ACL raises 2003 operating income
Atlantic Container Line boosted its operating income 23 percent in 2003 to 16 million euros ($20 million) from 13 million euros in 2002, despite a fall in revenues in euro due to the weak U.S. dollar. Expressed in dollars, the company’s operating income improved about 40 percent.
Net income rose about 11 percent to 10 million euros ($13 million), from 9 million euros.
Revenue in euros dropped 3 percent last year to 285 million euros ($356 million) from 295 million euros.
“Revenue in U.S. dollar terms improved 15 percent, but because of the currency impact our revenue in euros actually dropped,” said Andrew J. Abbott, president and chief executive officer of ACL.
The shipping company’s carryings rose 10 percent last year to 250,200 TEUs.
ACL now provides liner services in the transatlantic trade as well as between North America and both the Mediterranean and West Africa, in cooperation with its parent company Grimaldi.

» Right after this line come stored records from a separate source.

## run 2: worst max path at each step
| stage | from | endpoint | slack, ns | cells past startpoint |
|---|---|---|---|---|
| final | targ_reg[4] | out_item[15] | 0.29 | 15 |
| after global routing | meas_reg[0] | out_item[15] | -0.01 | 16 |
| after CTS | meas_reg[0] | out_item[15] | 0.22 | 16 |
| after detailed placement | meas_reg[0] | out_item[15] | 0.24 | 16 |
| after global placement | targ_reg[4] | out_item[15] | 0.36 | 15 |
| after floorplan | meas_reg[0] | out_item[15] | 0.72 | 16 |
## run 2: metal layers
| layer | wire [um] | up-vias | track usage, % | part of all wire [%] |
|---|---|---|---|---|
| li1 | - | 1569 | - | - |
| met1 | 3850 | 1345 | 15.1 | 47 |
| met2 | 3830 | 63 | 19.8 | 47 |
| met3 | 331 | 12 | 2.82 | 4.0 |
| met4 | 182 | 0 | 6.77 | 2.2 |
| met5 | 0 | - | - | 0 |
`src/rtl/core/abs_pkg.sv`:
```
// shared types, widths and constants for the adc block statistics block
package abs_pkg;

  localparam int unsigned SAMPLE_W   = 12;
  localparam int unsigned REF_W      = 14;
  localparam int unsigned FS_W       = 12;
  localparam int unsigned SUM_W      = 24;
  localparam int unsigned CNT_W      = 13;
  localparam int unsigned MV_W       = 16;
  localparam int unsigned SEQ_W      = 16;
  localparam int unsigned CFG_W      = 14;
  localparam int unsigned CFG_IDX_W  = 1;

  // shared divider: 26-bit dividend, 13-bit divisor, one quotient bit a cycle
  localparam int unsigned DIV_W      = 26;
  localparam int unsigned DVS_W      = 13;
  localparam int unsigned DIV_STEPS  = DIV_W;
  localparam int unsigned STEP_W     = 5;

  localparam int unsigned MAX_BLOCK_SAMPLES_DEF = 256;

  localparam logic [REF_W-1:0] REF_MV_RESET = REF_W'(3300);
  localparam logic [FS_W-1:0]  FS_RAW_RESET = FS_W'(4095);

  typedef enum logic [CFG_IDX_W-1:0] {
    REG_REFERENCE_MV   = 1'b0,
    REG_FULL_SCALE_RAW = 1'b1
  } cfg_reg_e;

  typedef enum logic [2:0] {
    ST_IDLE,
    ST_CHECK,
    ST_DIV_AVG,
    ST_LATCH_AVG,
    ST_LOAD_MV,
    ST_DIV_MV,
    ST_EMIT
  } state_e;

  // controller to datapath
  typedef struct packed {
    logic acc_en;
    logic clear_blk;
    logic avg_load;
    logic mv_load;
    logic div_step;
    logic avg_latch;
    logic emit;
  } cmd_t;

  // datapath to controller
  typedef struct packed {
    logic cnt_zero;
    logic fs_zero;
    logic out_free;
  } status_t;

endpackage

```
`src/rtl/core/abs_in_if.sv`:
```
// sample channel: valid/ready with one adc sample and its last-of-block flag
interface abs_in_if;
  logic                           valid;
  logic                           ready;
  logic [abs_pkg::SAMPLE_W-1:0]   sample;
  logic                           last_sample;

  modport source (output valid, output sample, output last_sample, input ready);
  modport sink   (input valid, input sample, input last_sample, output ready);
endinterface

```
`src/rtl/core/abs_out_if.sv`:
```
// result channel: valid/ready with the block statistics word
interface abs_out_if;
  logic                           valid;
  logic                           ready;
  logic [abs_pkg::SAMPLE_W-1:0]   mean_code;
  logic [abs_pkg::SAMPLE_W-1:0]   min_code;
  logic [abs_pkg::SAMPLE_W-1:0]   max_code;
  logic [abs_pkg::MV_W-1:0]       millivolts;
  logic [abs_pkg::SEQ_W-1:0]      sequence_res;

  modport source (output valid, output mean_code, output min_code,
                  output max_code, output millivolts, output sequence_res,
                  input ready);
  modport sink   (input valid, input mean_code, input min_code,
                  input max_code, input millivolts, input sequence_res,
                  output ready);
endinterface

```
`src/rtl/core/adc_block_statistics_top.sv`:
```
// top level of the adc block statistics block
// Samples of a block are taken one per cycle while the block is idle; each updates the
// running sum, count, minimum and maximum registers, and samples past
// MaxBlockSamples are dropped from the statistics. A sample flagged last occupies the
// block while it is accumulated and checked, the rounded mean is formed on the shared
// restoring divider (one quotient bit per cycle), the mean is latched, mean times
// reference is loaded as the next dividend, the divider forms the millivolt value
// (skipped when full scale is zero) and the result word is loaded. A finished word
// sits in an output register, so new samples are taken while it waits; the block only
// holds before loading the next word until the previous one is taken.
module adc_block_statistics_top #(
  parameter int unsigned MaxBlockSamples = abs_pkg::MAX_BLOCK_SAMPLES_DEF
) (
  input  logic                          clk_i,
  input  logic                          rst_ni,
  input  logic                          cfg_we_i,
  input  logic [abs_pkg::CFG_IDX_W-1:0] cfg_idx_i,
  input  logic [abs_pkg::CFG_W-1:0]     cfg_data_i,
  abs_in_if.sink                        in_i,
  abs_out_if.source                     out_o
);

  abs_pkg::cmd_t    cmd;
  abs_pkg::status_t status;

  // control
  abs_ctrl u_ctrl (
    .clk_i      (clk_i),
    .rst_ni     (rst_ni),
    .in_valid_i (in_i.valid),
    .in_last_i  (in_i.last_sample),
    .in_ready_o (in_i.ready),
    .status_i   (status),
    .cmd_o      (cmd)
  );

  // arithmetic and storage
  abs_dp #(
    .MaxBlockSamples (MaxBlockSamples)
  ) u_dp (
    .clk_i          (clk_i),
    .rst_ni         (rst_ni),
    .cfg_we_i       (cfg_we_i),
    .cfg_idx_i      (cfg_idx_i),
    .cfg_data_i     (cfg_data_i),
    .sample_i       (in_i.sample),
    .cmd_i          (cmd),
    .status_o       (status),
    .out_ready_i    (out_o.ready),
    .out_valid_o    (out_o.valid),
    .mean_code_o    (out_o.mean_code),
    .min_code_o     (out_o.min_code),
    .max_code_o     (out_o.max_code),
    .millivolts_o   (out_o.millivolts),
    .sequence_res_o (out_o.sequence_res)
  );

endmodule

```
`src/rtl/core/abs_ctrl.sv`:
```
// controller: sequences accumulation, the two divisions and the result
module abs_ctrl (
  input  logic                clk_i,
  input  logic                rst_ni,
  input  logic                in_valid_i,
  input  logic                in_last_i,
  output logic                in_ready_o,
  input  abs_pkg::status_t    status_i,
  output abs_pkg::cmd_t       cmd_o
);

  abs_pkg::state_e                 state_q, state_d;
  logic [abs_pkg::STEP_W-1:0]      step_q, step_d;
  logic                            last_step;

  assign last_step = (step_q == abs_pkg::STEP_W'(abs_pkg::DIV_STEPS - 1));

  // state and step counter
  always_ff @(posedge clk_i or negedge rst_ni) begin
    if (!rst_ni) begin
      state_q <= abs_pkg::ST_IDLE;
      step_q  <= '0;
    end else begin
      state_q <= state_d;
      step_q  <= step_d;
    end
  end

  // next state and commands
  always_comb begin
    state_d    = state_q;
    step_d     = step_q;
    cmd_o      = '0;
    in_ready_o = 1'b0;
    unique case (state_q)
      abs_pkg::ST_IDLE: begin
        in_ready_o = 1'b1;
        if (in_valid_i) begin
          cmd_o.acc_en = 1'b1;
          if (in_last_i) begin
            state_d = abs_pkg::ST_CHECK;
          end
        end
      end
      abs_pkg::ST_CHECK: begin
        if (status_i.cnt_zero) begin
          cmd_o.clear_blk = 1'b1;
          state_d         = abs_pkg::ST_IDLE;
        end else begin
          cmd_o.avg_load = 1'b1;
          step_d         = '0;
          state_d        = abs_pkg::ST_DIV_AVG;
        end
      end
      abs_pkg::ST_DIV_AVG: begin
        cmd_o.div_step = 1'b1;
        step_d         = step_q + 1'b1;
        if (last_step) begin
          state_d = abs_pkg::ST_LATCH_AVG;
        end
      end
      abs_pkg::ST_LATCH_AVG: begin
        cmd_o.avg_latch = 1'b1;
        state_d         = abs_pkg::ST_LOAD_MV;
      end
      abs_pkg::ST_LOAD_MV: begin
        // zero full scale needs no division, the result saturates
        if (status_i.fs_zero) begin
          state_d = abs_pkg::ST_EMIT;
        end else begin
          cmd_o.mv_load = 1'b1;
          step_d        = '0;
          state_d       = abs_pkg::ST_DIV_MV;
        end
      end
      abs_pkg::ST_DIV_MV: begin
        cmd_o.div_step = 1'b1;
        step_d         = step_q + 1'b1;
        if (last_step) begin
          state_d = abs_pkg::ST_EMIT;
        end
      end
      abs_pkg::ST_EMIT: begin
        if (status_i.out_free) begin
          cmd_o.emit      = 1'b1;
          cmd_o.clear_blk = 1'b1;
          state_d         = abs_pkg::ST_IDLE;
        end
      end
      default: begin
        state_d = abs_pkg::ST_IDLE;
      end
    endcase
  end

endmodule

```
`src/rtl/core/abs_dp.sv`:
```
// datapath: accumulators, config registers, multiplier, shared divider, output word
module abs_dp #(
  parameter int unsigned MaxBlockSamples = abs_pkg::MAX_BLOCK_SAMPLES_DEF
) (
  input  logic                          clk_i,
  input  logic                          rst_ni,
  input  logic                          cfg_we_i,
  input  logic [abs_pkg::CFG_IDX_W-1:0] cfg_idx_i,
  input  logic [abs_pkg::CFG_W-1:0]     cfg_data_i,
  input  logic [abs_pkg::SAMPLE_W-1:0]  sample_i,
  input  abs_pkg::cmd_t                 cmd_i,
  output abs_pkg::status_t              status_o,
  input  logic                          out_ready_i,
  output logic                          out_valid_o,
  output logic [abs_pkg::SAMPLE_W-1:0]  mean_code_o,
  output logic [abs_pkg::SAMPLE_W-1:0]  min_code_o,
  output logic [abs_pkg::SAMPLE_W-1:0]  max_code_o,
  output logic [abs_pkg::MV_W-1:0]      millivolts_o,
  output logic [abs_pkg::SEQ_W-1:0]     sequence_res_o
);

  localparam int unsigned AvgMax = (1 << abs_pkg::SAMPLE_W) - 1;
  localparam int unsigned MvMax  = (1 << abs_pkg::MV_W) - 1;

  logic [abs_pkg::REF_W-1:0]    ref_mv_q;
  logic [abs_pkg::FS_W-1:0]     fs_raw_q;
  logic [abs_pkg::SUM_W-1:0]    sum_q;
  logic [abs_pkg::CNT_W-1:0]    cnt_q;
  logic [abs_pkg::SAMPLE_W-1:0] min_q;
  logic [abs_pkg::SAMPLE_W-1:0] max_q;
  logic [abs_pkg::SEQ_W-1:0]    seq_q;
  logic                         out_valid_q;

  logic [abs_pkg::DIV_W-1:0]    quo_q;
  logic [abs_pkg::DVS_W-1:0]    rem_q;
  logic [abs_pkg::DVS_W-1:0]    dvs_q;
  logic [abs_pkg::SAMPLE_W-1:0] avg_q;

  logic [abs_pkg::SAMPLE_W-1:0] avg_res_q;
  logic [abs_pkg::SAMPLE_W-1:0] min_res_q;
  logic [abs_pkg::SAMPLE_W-1:0] max_res_q;
  logic [abs_pkg::MV_W-1:0]     mv_res_q;
  logic [abs_pkg::SEQ_W-1:0]    seq_res_q;

  logic                         under_cap;
  logic [abs_pkg::DVS_W:0]      trial;
  logic [abs_pkg::DVS_W:0]      trial_diff;
  logic                         trial_ge;
  logic [abs_pkg::DIV_W-1:0]    product;
  logic [abs_pkg::MV_W-1:0]     mv_val;
  logic [abs_pkg::SEQ_W-1:0]    seq_next;

  assign under_cap = (cnt_q < abs_pkg::CNT_W'(MaxBlockSamples));
  assign seq_next  = seq_q + 1'b1;

  // configuration registers
  always_ff @(posedge clk_i or negedge rst_ni) begin
    if (!rst_ni) begin
      ref_mv_q <= abs_pkg::REF_MV_RESET;
      fs_raw_q <= abs_pkg::FS_RAW_RESET;
    end else if (cfg_we_i) begin
      unique case (abs_pkg::cfg_reg_e'(cfg_idx_i))
        abs_pkg::REG_REFERENCE_MV:   ref_mv_q <= cfg_data_i[abs_pkg::REF_W-1:0];
        abs_pkg::REG_FULL_SCALE_RAW: fs_raw_q <= cfg_data_i[abs_pkg::FS_W-1:0];
        default: ;
      endcase
    end
  end

  // block accumulators; the first sample of a block seeds min and max
  always_ff @(posedge clk_i or negedge rst_ni) begin
    if (!rst_ni) begin
      sum_q <= '0;
      cnt_q <= '0;
      min_q <= '0;
      max_q <= '0;
    end else if (cmd_i.clear_blk) begin
      sum_q <= '0;
      cnt_q <= '0;
      min_q <= '0;
      max_q <= '0;
    end else if (cmd_i.acc_en && under_cap) begin
      sum_q <= sum_q + abs_pkg::SUM_W'(sample_i);
      cnt_q <= cnt_q + 1'b1;
      if (cnt_q == '0) begin
        min_q <= sample_i;
        max_q <= sample_i;
      end else begin
        if (sample_i < min_q) min_q <= sample_i;
        if (sample_i > max_q) max_q <= sample_i;
      end
    end
  end

  // restoring divider trial subtract
  assign trial      = {rem_q, quo_q[abs_pkg::DIV_W-1]};
  assign trial_diff = trial - {1'b0, dvs_q};
  assign trial_ge   = (trial >= {1'b0, dvs_q});

  // mean times reference, registered into the dividend
  assign product = abs_pkg::DIV_W'(avg_q) * abs_pkg::DIV_W'(ref_mv_q);

  // shared divider and mean register
  always_ff @(posedge clk_i) begin
    if (cmd_i.avg_load) begin
      quo_q <= abs_pkg::DIV_W'(sum_q) + abs_pkg::DIV_W'(cnt_q >> 1);
      dvs_q <= cnt_q;
      rem_q <= '0;
    end else if (cmd_i.mv_load) begin
      quo_q <= product + abs_pkg::DIV_W'(fs_raw_q >> 1);
      dvs_q <= abs_pkg::DVS_W'(fs_raw_q);
      rem_q <= '0;
    end else if (cmd_i.div_step) begin
      if (trial_ge) begin
        rem_q <= trial_diff[abs_pkg::DVS_W-1:0];
        quo_q <= {quo_q[abs_pkg::DIV_W-2:0], 1'b1};
      end else begin
        rem_q <= trial[abs_pkg::DVS_W-1:0];
        quo_q <= {quo_q[abs_pkg::DIV_W-2:0], 1'b0};
      end
    end
    if (cmd_i.avg_latch) begin
      if (quo_q > abs_pkg::DIV_W'(AvgMax)) begin
        avg_q <= abs_pkg::SAMPLE_W'(AvgMax);
      end else begin
        avg_q <= quo_q[abs_pkg::SAMPLE_W-1:0];
      end
    end
  end

  // millivolt value with saturation
  always_comb begin
    if (fs_raw_q == '0 || quo_q > abs_pkg::DIV_W'(MvMax)) begin
      mv_val = abs_pkg::MV_W'(MvMax);
    end else begin
      mv_val = quo_q[abs_pkg::MV_W-1:0];
    end
  end

  // sequence counter and output valid
  always_ff @(posedge clk_i or negedge rst_ni) begin
    if (!rst_ni) begin
      seq_q       <= '0;
      out_valid_q <= 1'b0;
    end else if (cmd_i.emit) begin
      seq_q       <= seq_next;
      out_valid_q <= 1'b1;
    end else if (out_ready_i) begin
      out_valid_q <= 1'b0;
    end
  end

  // output word
  always_ff @(posedge clk_i) begin
    if (cmd_i.emit) begin
      avg_res_q <= avg_q;
      min_res_q <= min_q;
      max_res_q <= max_q;
      mv_res_q  <= mv_val;
      seq_res_q <= seq_next;
    end
  end

  assign status_o.cnt_zero = (cnt_q == '0);
  assign status_o.fs_zero  = (fs_raw_q == '0);
  assign status_o.out_free = !out_valid_q || out_ready_i;

  assign out_valid_o    = out_valid_q;
  assign mean_code_o    = avg_res_q;
  assign min_code_o     = min_res_q;
  assign max_code_o     = max_res_q;
  assign millivolts_o   = mv_res_q;
  assign sequence_res_o = seq_res_q;

endmodule

```
`src/flat_wrapper.sv`:
```
// flat-port wrapper written by rule: the top's interface ports become plain ports
module adc_block_statistics_top_flat 
#(
  parameter int unsigned MaxBlockSamples = abs_pkg::MAX_BLOCK_SAMPLES_DEF
)
  (clk_i, rst_ni, cfg_we_i, cfg_idx_i, cfg_data_i, in_i_valid, in_i_sample, in_i_last_sample, in_i_ready, out_o_valid, out_o_mean_code, out_o_min_code, out_o_max_code, out_o_millivolts, out_o_sequence_res, out_o_ready);
  abs_in_if in_i_i ();
  abs_out_if out_o_i ();
  input  logic clk_i;
  input  logic rst_ni;
  input  logic cfg_we_i;
  input  logic [abs_pkg::CFG_IDX_W-1:0] cfg_idx_i;
  input  logic [abs_pkg::CFG_W-1:0] cfg_data_i;
  input wire logic [$bits(in_i_i.valid)-1:0] in_i_valid;
  input wire logic [$bits(in_i_i.sample)-1:0] in_i_sample;
  input wire logic [$bits(in_i_i.last_sample)-1:0] in_i_last_sample;
  output wire logic [$bits(in_i_i.ready)-1:0] in_i_ready;
  output wire logic [$bits(out_o_i.valid)-1:0] out_o_valid;
  output wire logic [$bits(out_o_i.mean_code)-1:0] out_o_mean_code;
  output wire logic [$bits(out_o_i.min_code)-1:0] out_o_min_code;
  output wire logic [$bits(out_o_i.max_code)-1:0] out_o_max_code;
  output wire logic [$bits(out_o_i.millivolts)-1:0] out_o_millivolts;
  output wire logic [$bits(out_o_i.sequence_res)-1:0] out_o_sequence_res;
  input wire logic [$bits(out_o_i.ready)-1:0] out_o_ready;
  assign in_i_i.valid = in_i_valid;
  assign in_i_i.sample = in_i_sample;
  assign in_i_i.last_sample = in_i_last_sample;
  assign in_i_ready = in_i_i.ready;
  assign out_o_valid = out_o_i.valid;
  assign out_o_mean_code = out_o_i.mean_code;
  assign out_o_min_code = out_o_i.min_code;
  assign out_o_max_code = out_o_i.max_code;
  assign out_o_millivolts = out_o_i.millivolts;
  assign out_o_sequence_res = out_o_i.sequence_res;
  assign out_o_i.ready = out_o_ready;
  adc_block_statistics_top #(.MaxBlockSamples(MaxBlockSamples)) u_core (.clk_i(clk_i), .rst_ni(rst_ni), .cfg_we_i(cfg_we_i), .cfg_idx_i(cfg_idx_i), .cfg_data_i(cfg_data_i), .in_i(in_i_i), .out_o(out_o_i));
endmodule
```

Last year, ACL bought the “Grande Brasile,” a 20,700-ton roll-on/roll-off ship that has been chartered to Grimaldi. The company’s total assets rose from 228 million euros at the end of 2002 to 258 million euros ($323 million) at the end of last year, reflecting the investment in vessels.
Abbott said cooperation between ACL and Grimaldi continues to intensify. “Our cargo carryings on the North American/West Africa and North American/Mediterranean trades scored triple-digit gains during the year,” he said.
ACL said its return on capital employed was 10 percent in 2003, the same as in the previous year.